DianaB, very good point.. I need to understand the different cultures looking at the site in order not to be too harsh. My impression is that the British may take baking more seriously. In the US, the common person will just tell you "I want somethin good" and find it a miracle if they produce something decent.

 

1) The aim is to take the average person who eats baked goods but does not understand baked goods and give them a tool for recipes when they do decide to bake. In the US many things that are common place in England, e.g. scones, are exotic items and people are excited to make something English or Scottish. Many people here do not even know where to get started baking but are willing to try if it is kept simple.

2)Over the last 7 years there has been an ever growing demand in things like scones, kouign amann, and other ciabatta.
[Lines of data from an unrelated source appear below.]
$ cat src/rtl/sram_mem_responder.sv
// Memory-side responder for the EXE/MEM boundary: turns one 32-bit word request
// into two halfword accesses on a 16-bit asynchronous SRAM, stalling the pipeline meanwhile.
module sram_mem_responder #(
   parameter logic [31:0] ADDR_BASE   = 32'd1024,
   parameter int          WAIT_CYCLES = 4,
   parameter int          SRAM_AW     = 18
) (
   input  logic               clk,
   input  logic               rst,
   input  logic               wr_en,
   input  logic               rd_en,
   input  logic [31:0]        address,
   input  logic [31:0]        write_data,
   output logic [31:0]        read_data,
   output logic               ready,
   output logic [SRAM_AW-1:0] SRAM_ADDR,
   output logic [15:0]        SRAM_DQ_out,
   input  logic [15:0]        SRAM_DQ_in,
   output logic               SRAM_DQ_oe,
   output logic               SRAM_WE_N
);

   localparam int CW = (WAIT_CYCLES > 1) ? $clog2(WAIT_CYCLES) : 1;
   localparam int WW = SRAM_AW - 1;

   typedef enum logic [2:0] {
      S_IDLE,
      S_WR_LO,
      S_WR_HI,
      S_RD_LO,
      S_RD_HI,
      S_DONE
   } state_t;

   state_t          state_q;
   logic [CW-1:0]   cnt_q;
   logic [WW-1:0]   word_q;
   logic [15:0]     wr_hi_q;
   logic [WW-1:0]   word_idx;
   logic            phase_last;

   // Byte offset from the base, reduced to a word index; upper bits wrap silently.
   assign word_idx   = WW'((address - ADDR_BASE) >> 2);
   assign phase_last = (cnt_q == CW'(WAIT_CYCLES - 1));
   assign ready      = ~(wr_en | rd_en) | (state_q == S_DONE);

   // NOTE: every register, including the SRAM-facing outputs, uses non-blocking
   // assignment so the whole FSM updates atomically at the clock edge.
   always_ff @(posedge clk) begin
      if (rst) begin
         state_q     <= S_IDLE;
         cnt_q       <= '0;
         word_q      <= '0;
         wr_hi_q     <= '0;
         read_data   <= '0;
         SRAM_ADDR   <= '0;
         SRAM_DQ_out <= '0;
         SRAM_DQ_oe  <= 1'b0;
         SRAM_WE_N   <= 1'b1;
      end else begin
         case (state_q)
            S_IDLE: begin
               cnt_q <= '0;
               if (wr_en) begin
                  state_q     <= S_WR_LO;
                  word_q      <= word_idx;
                  wr_hi_q     <= write_data[31:16];
                  SRAM_ADDR   <= {word_idx, 1'b0};
                  SRAM_DQ_out <= write_data[15:0];
                  SRAM_DQ_oe  <= 1'b1;
                  SRAM_WE_N   <= 1'b0;
               end else if (rd_en) begin
                  state_q    <= S_RD_LO;
                  word_q     <= word_idx;
                  SRAM_ADDR  <= {word_idx, 1'b0};
                  SRAM_DQ_oe <= 1'b0;
                  SRAM_WE_N  <= 1'b1;
               end
            end
            S_WR_LO: begin
               if (phase_last) begin
                  cnt_q       <= '0;
                  state_q     <= S_WR_HI;
                  SRAM_ADDR   <= {word_q, 1'b1};
                  SRAM_DQ_out <= wr_hi_q;
               end else begin
                  cnt_q <= cnt_q + 1'b1;
               end
            end
            S_WR_HI: begin
               if (phase_last) begin
                  cnt_q      <= '0;
                  state_q    <= S_DONE;
                  SRAM_DQ_oe <= 1'b0;
                  SRAM_WE_N  <= 1'b1;
               end else begin
                  cnt_q <= cnt_q + 1'b1;
               end
            end
            S_RD_LO: begin
               if (phase_last) begin
                  cnt_q           <= '0;
                  state_q         <= S_RD_HI;
                  read_data[15:0] <= SRAM_DQ_in;
                  SRAM_ADDR       <= {word_q, 1'b1};
               end else begin
                  cnt_q <= cnt_q + 1'b1;
               end
            end
            S_RD_HI: begin
               if (phase_last) begin
                  cnt_q            <= '0;
                  state_q          <= S_DONE;
                  read_data[31:16] <= SRAM_DQ_in;
               end else begin
                  cnt_q <= cnt_q + 1'b1;
               end
            end
            // The pipeline advances on the DONE edge, so the next request appears in IDLE.
            S_DONE: begin
               cnt_q   <= '0;
               state_q <= S_IDLE;
            end
            default: state_q <= S_IDLE;
         endcase
      end
   end

endmodule

$ cat config.mk
export PLATFORM = sky130hd
export DESIGN_NAME = sram_mem_responder
export DESIGN_NICKNAME = d
export VERILOG_FILES = /design/src/rtl/sram_mem_responder.sv
export SDC_FILE = /design/constraint.sdc
export NUM_CORES = 1
export LEC_CHECK = 0
export ABC_AREA = 1
export CORE_ASPECT_RATIO = 1.5
export CORE_MARGIN = 2
export CORE_UTILIZATION = 59
export CTS_BUF_LIST = sky130_fd_sc_hd__clkbuf_4 sky130_fd_sc_hd__clkbuf_8
export DETAILED_ROUTE_END_ITERATION = 16
export DONT_BUFFER_PORTS = 1
export HOLD_SLACK_MARGIN = 0.15
export PLACE_DENSITY = 0.78
export SLEW_MARGIN = 20
export SYNTH_ARGS = -nofsm -noshare
export SYNTH_HDL_FRONTEND = slang
export SYNTH_SLANG_ARGS = --single-unit
$ cat constraint.sdc
create_clock -name clk -period 1.3 [get_ports clk]
set_input_delay 0.195 -clock clk [delete_from_list [all_inputs] [get_ports clk]]
set_output_delay 0.195 -clock clk [all_outputs]
set_load 0.01 [all_outputs]
==> metrics.yaml <==
status: "finished with violations"
violations: "setup timing"
drive_above_1_share_pct: 33.5
syn_to_final_growth_pct: 53.7
cap_violations: 0
hold_class: "input pin to flip-flop"
dp_hpwl_mm: 7.51
ant_nets: 0
grt_pass1_vias: 4860
vias: 5500
initial_core_util_pct: 60.5
grt_max_degree: 66
tightestPinTransition_ns: 0.499
grtUsageMet2_pct: 64.2
clock_path_buffers: 2
syn_avg_cell_area_sq_um: 7.04
drc: 0
numPortBuffers: 0
rsz0062_at_grt: "true"
synth_area_leader_cell: "dfxtp_1"
grt.total_usage_pct: 34.1
slowest_delay_ns: 0.38
n_antenna_cell: 0
finalSetupViolations: 106
worst_slack_ns: -0.364
reg2reg_depth: 10
holdPathStages: 5
worst_setup_path_start_kind: "flip-flop"
grt_busiest_layer: "met2"
p_total_mw: 15.3
critPathKind: "flip-flop to flip-flop"
multi_input_area_sq_um: 2730
grt_pass1_wl_mm: 23.3
period_needed_ns: 1.66
nNetsFinal: 845
rows: 39
die_x_um: 76.1
coreArea_sq_um: 7610
grt_antenna_before_repair: 0
n_fill_cell: 261
via_per_inst: 6.35
synth_area_leaders: "dfxtp_1 46%, o21ai_0 11%, a21oi_1 8.4%"
max_slew_margin_pct: 66.7
seq_area_frac_synth_pct: 46.1
critPathCaptureType: "flip-flop"
clk_latency_ns: 0.39
htree_levels: 3
wl_per_cell_um: 24.2
synth_warnings: 0
grtUsageMet3_pct: 7.88
netlist.area_leader.share_pct: 46.1
arrival_ns: 1.95
ys_ff_latch: 106
chipHeight_um: 112
fmax_mhz: 601
cts_buffers: 9
hp-start: "address[13]"
netlist_area_sq_um: 4600
cp_slowest_cell: "dfxtp_2"
syn_nets: 740
io_pins: 153
use_met1_pct: 34.3
clk_pin_slew_ns: 0.11
place_congestion: 0.824
required_ns: 1.58
seqCellArea_sq_um: 2130
critPathLaunch: "state_q[0]$_SDFFE_PP0P_"
post-route-util_pct: 93.0
vdd.ir_drop.worst_mv: 1.52
first_pass_iters: 6
cts_tree: "built"
path_buf_inv: 4
critical-path-top-delay-family: "simple AND/OR/NAND/NOR gates"
critPathMaxFanout: 16
fin_skew_ns: 0.0141
cts.sinks: 106
wirelength_mm: 21.0
cp_cell_sequence: "inv_4 -> buf_12 -> nor2_4 -> nand2_4 -> buf_12 -> buf_6 -> nand2_2 -> o21ai_2 -> nor2_1 -> nor2_1"
period_share_pct: 128
rr_startpoint: "state_q[0]$_SDFFE_PP0P_"
slew_viol_final: 0
cts-root-buf: "clkbuf_8"
cp.depth: 10
synth_cell_types: 24
synthCells: 654
gr-total-overflow: 0
p_per_area_nw_per_um2: 2160
fp.dieArea_sq_um: 8540
leakage_nw: 2.91
hold_viol_final: 0
first_iter_violations: 714
repair_timing:
action,in CTS,in global routing
hold buffers,66,0
hold endpoints to repair,99,0
pin swaps,42,41
buffers inserted,14,12
gates resized for setup,166,181
setup endpoints to repair,85,105
cloned,9,7
power by group:
part           leakage, nW  internal (mW)  switching (mW)  total [mW]
sequential           0.872           4.22           0.898        5.12
combinational         1.95           3.31            4.85        8.16
clock               0.0836          0.713            1.32        2.03
layout by cell type (no fill, tap or decap), drive strengths merged, types with 3 or more instances in the layout:
master,count
clkinvlp,3
buf,55
nand3,15
inv,108
dfxtp,106
o21ai,111
dlygate4sd3,66
a21oi,77
nand3b,6
clkinv,3
clkbuf,14
nand2,110
nor2,82
path summary, 6_finish.rpt:
check | to | slack [ns]
worst max-delay path | SRAM_DQ_out[11]$_SDFFE_PP0P_ | -0.36
worst min-delay path | SRAM_ADDR[15]$_SDFFE_PP0P_ | 0.15
worst max register to register | SRAM_DQ_out[11]$_SDFFE_PP0P_ | -0.36
worst min register to register | word_q[8]$_SDFFE_PP0P_ | 0.48
cells in the mapped netlist, drive strengths merged:
| master | count |
|---|---|
| a21boi | 2 |
| nand2 | 106 |
| inv | 106 |
| dfxtp | 106 |
| xor2 | 2 |
| a21oi | 77 |
| o31ai | 1 |
| clkbuf | 19 |
| nand3 | 15 |
| ha | 2 |
| o21ai | 111 |
| nand3b | 6 |
| xnor2 | 1 |
| nor2 | 82 |
| buf | 18 |
worst min-delay path, stage by stage:
cell and delay [ns]:
nor2_2 0.03, nand3_1 0.07, nand2_2 0.07, nand2_1 0.07, a21oi_1 0.05
per-stage QoR:
| step | instances | setup TNS (ns) | hold WS (ns) | setup slack (ns) | cell area, sq um |
|---|---|---|---|---|---|
| 5_1_grt | 866 | -21.08 | 0.205 | -0.378 | 7080 |
| 6_report | 866 | -17.23 | 0.150 | -0.364 | 7080 |
| 3_5_place_dp | 748 | -2.14 | 0.268 | -0.0719 | 4810 |
| 4_1_cts | 853 | -8.06 | 0.153 | -0.176 | 6330 |
| 2_1_floorplan | 654 | 0 | 0.371 | 0.00992 | 4600 |
| 3_3_place_gp | 748 | -0.681 | 0.266 | -0.0346 | 4810 |
layer usage:
layer  up-vias  wire [um]  share of wire (%)
li1       2280          -                  -
met1      2526       6550                 31
met2       506      10300                 49
met3       188       2110                 10
met4         0       1980                9.4
met5         -          0                  0
sequential cells by signal, summed over array words and instances, names as in the netlist:
register     count
SRAM_DQ_out     16
SRAM_ADDR       18
cnt_q            2
read_data       32
SRAM_DQ_oe       1
wr_hi_q         16
word_q          17
state_q          3
SRAM_WE_N        1
cell families after synthesis:
group           after synthesis  share of synthesized area (%)
buf+inv                     143                           12.7
flops                       106                           46.1
xor+xnor                      3                          0.571
simple gates                209                           19.2
fa+ha+maj                     2                          0.543
compound gates              191                           20.9
layout make-up:
class	instances	area share, %
multi-input combinational	409	38.5
sequential	106	30.1
timing repair buffer	126	20.9
inverter	106	6.05
tap	102	1.80
clock buffer	9	1.75
clock inverter	7	0.742
timing repair inverter	1	0.124
No activity file was read; power rests on OpenSTA's default activity.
3) Over the past 7 years there has been an ever growing demand in baking science and recipe customization. e.g. Can I add extra eggs to my recipe? 

 

I think it is funny that you are concerned I will take criticism to heart. Thank you for being concerned. You remind me of the British librarian near London who once told me "We don't have internet, Im afraid". Here it have been "It aint workin'"

 

Deryn, I was thinking about adding notes about why a recipe failed, but thought it might confuse people. I will revisit the notes option.

125% hydration is the hydration value of the starter for bread. It is just another ingredient. For example "100grams of 125% hydration starter"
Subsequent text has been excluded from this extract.